● **WHAT TO PRODUCE**: Where the string "synthesis" occurs in a line of the data below, that line should be copied.

———

File: src/rtl/line_buffer.sv
// One image row of pixel storage: asynchronous read and synchronous write at the same column index.
module line_buffer #(
    parameter int unsigned bitwidth = 8,
    parameter int unsigned depth    = 28,
    parameter int unsigned idx_w    = $clog2(depth)
) (
    input  logic                clock,
    input  logic                we,
    input  logic [idx_w-1:0]    idx,
    input  logic [bitwidth-1:0] wr_data,
    output logic [bitwidth-1:0] rd_data_c
);

    // Contents are never cleared; the owner gates stale rows out by position.
    logic [bitwidth-1:0] mem_q [depth];

    always_ff @(posedge clock) begin
        if (we) begin
            mem_q[idx] <= wr_data;
        end
    end

    assign rd_data_c = mem_q[idx];

endmodule

File: src/rtl/conv_window_buffer.sv
// Raster-stream sliding-window generator: line buffers plus a window shift register,
// emitting each unpadded filterWidth x filterWidth window with a stall-capable valid strobe.
module conv_window_buffer
    import conv_pkg::*;
#(
    parameter int unsigned bitwidth    = BITWIDTH,
    parameter int unsigned filterWidth = FILTER_WIDTH,
    parameter int unsigned imageWidth  = IMAGE_WIDTH,
    parameter int unsigned imageHeight = IMAGE_HEIGHT
) (
    input  logic                clock,
    input  logic                reset,
    input  logic [bitwidth-1:0] pixelIn,
    input  logic                pixelValid,
    output logic                pixelReady,
    output logic [bitwidth-1:0] window [filterWidth-1:0][0:filterWidth-1],
    output logic                windowValid,
    input  logic                windowAccept,
    output logic                frameDone
);

    localparam int unsigned COL_W = $clog2(imageWidth);
    localparam int unsigned ROW_W = $clog2(imageHeight);
    localparam int unsigned LAST  = filterWidth - 1;

    logic [bitwidth-1:0] win_q [filterWidth-1:0][0:filterWidth-1];
    logic [bitwidth-1:0] win_d [filterWidth-1:0][0:filterWidth-1];
    logic [COL_W-1:0]    col_q, col_d;
    logic [ROW_W-1:0]    row_q, row_d;
    logic                valid_q, valid_d;
    logic                done_q, done_d;
    logic                accept_c;
    logic [bitwidth-1:0] lb_rd_c [filterWidth-1];

    // Buffer 0 holds the oldest row; each accept shifts the column down one buffer.
    for (genvar r = 0; r < filterWidth - 1; r++) begin : g_lb
        logic [bitwidth-1:0] wr_data;
        if (r == filterWidth - 2) begin : g_last
            assign wr_data = pixelIn;
        end else begin : g_mid
            assign wr_data = lb_rd_c[r+1];
        end

        line_buffer #(
            .bitwidth (bitwidth),
            .depth    (imageWidth),
            .idx_w    (COL_W)
        ) u_lb (
            .clock     (clock),
            .we        (accept_c),
            .idx       (col_q),
            .wr_data   (wr_data),
            .rd_data_c (lb_rd_c[r])
        );
    end

    always_comb begin
        win_d      = win_q;
        col_d      = col_q;
        row_d      = row_q;
        valid_d    = valid_q;
        done_d     = done_q;
        pixelReady = !valid_q || windowAccept;
        accept_c   = pixelValid && pixelReady;

        if (accept_c) begin
            for (int unsigned r = 0; r < filterWidth; r++) begin
                for (int unsigned c = 0; c < LAST; c++) begin
                    win_d[r][c] = win_q[r][c+1];
                end
            end
            for (int unsigned r = 0; r < LAST; r++) begin
                win_d[r][LAST] = lb_rd_c[r];
            end
            win_d[LAST][LAST] = pixelIn;

            valid_d = (row_q >= ROW_W'(LAST)) && (col_q >= COL_W'(LAST));
            done_d  = valid_d && (row_q == ROW_W'(imageHeight - 1))
                              && (col_q == COL_W'(imageWidth - 1));

            if (col_q == COL_W'(imageWidth - 1)) begin
                col_d = '0;
                row_d = (row_q == ROW_W'(imageHeight - 1)) ? '0 : row_q + ROW_W'(1);
            end else begin
                col_d = col_q + COL_W'(1);
            end
        end else if (windowAccept) begin
            valid_d = 1'b0;
            done_d  = 1'b0;
        end
    end

    always_ff @(posedge clock) begin
        if (reset) begin
            for (int unsigned r = 0; r < filterWidth; r++) begin
                for (int unsigned c = 0; c < filterWidth; c++) begin
                    win_q[r][c] <= '0;
                end
            end
            col_q   <= '0;
            row_q   <= '0;
            valid_q <= 1'b0;
            done_q  <= 1'b0;
        end else begin
            win_q   <= win_d;
            col_q   <= col_d;
            row_q   <= row_d;
            valid_q <= valid_d;
            done_q  <= done_d;
        end
    end

    always_comb begin
        for (int unsigned r = 0; r < filterWidth; r++) begin
            for (int unsigned c = 0; c < filterWidth; c++) begin
                window[r][c] = win_q[r][c];
            end
        end
    end

    assign windowValid = valid_q;
    assign frameDone   = done_q;

endmodule
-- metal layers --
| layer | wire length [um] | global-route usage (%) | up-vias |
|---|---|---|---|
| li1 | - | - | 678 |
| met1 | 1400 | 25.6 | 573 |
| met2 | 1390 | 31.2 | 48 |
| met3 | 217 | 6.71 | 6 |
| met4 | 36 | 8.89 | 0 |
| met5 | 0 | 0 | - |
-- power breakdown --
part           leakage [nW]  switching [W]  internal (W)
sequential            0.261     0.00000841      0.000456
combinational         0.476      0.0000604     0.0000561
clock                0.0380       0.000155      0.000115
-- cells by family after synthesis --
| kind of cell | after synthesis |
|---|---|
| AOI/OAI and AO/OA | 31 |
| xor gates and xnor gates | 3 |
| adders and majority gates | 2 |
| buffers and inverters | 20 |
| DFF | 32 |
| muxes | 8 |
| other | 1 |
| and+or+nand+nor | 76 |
==> src/rtl/fsb_ctl_pkg.sv <==
// Shared definitions for the FSB bus-cycle scheduler: FSM states, select
// priority and the IDLE dispatch decision.
package fsb_ctl_pkg;

  localparam int unsigned CW_DEF = 8;

  typedef enum logic [2:0] {
    S_IDLE,
    S_RAM,
    S_ROM,
    S_IO,
    S_NOSEL,
    S_REFRESH,
    S_DONE
  } state_t;

  typedef enum logic [2:0] {
    SEL_NONE,
    SEL_ROM,
    SEL_IO,
    SEL_RAM,
    SEL_REF,
    SEL_NOSEL
  } sel_t;

  // ROM beats IO beats RAM; a pending refresh steals RAM from a CPU cycle
  function automatic sel_t dispatch(input logic bact, input logic romcs,
                                    input logic iocs, input logic ramcs,
                                    input logic refreq);
    if (bact && romcs)                 return SEL_ROM;
    else if (bact && iocs)             return SEL_IO;
    else if (bact && ramcs && !refreq) return SEL_RAM;
    else if (refreq)                   return SEL_REF;
    else if (bact)                     return SEL_NOSEL;
    else                               return SEL_NONE;
  endfunction

endpackage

———

● **TASK OUTPUT**:
-- cells by family after synthesis --
| kind of cell | after synthesis |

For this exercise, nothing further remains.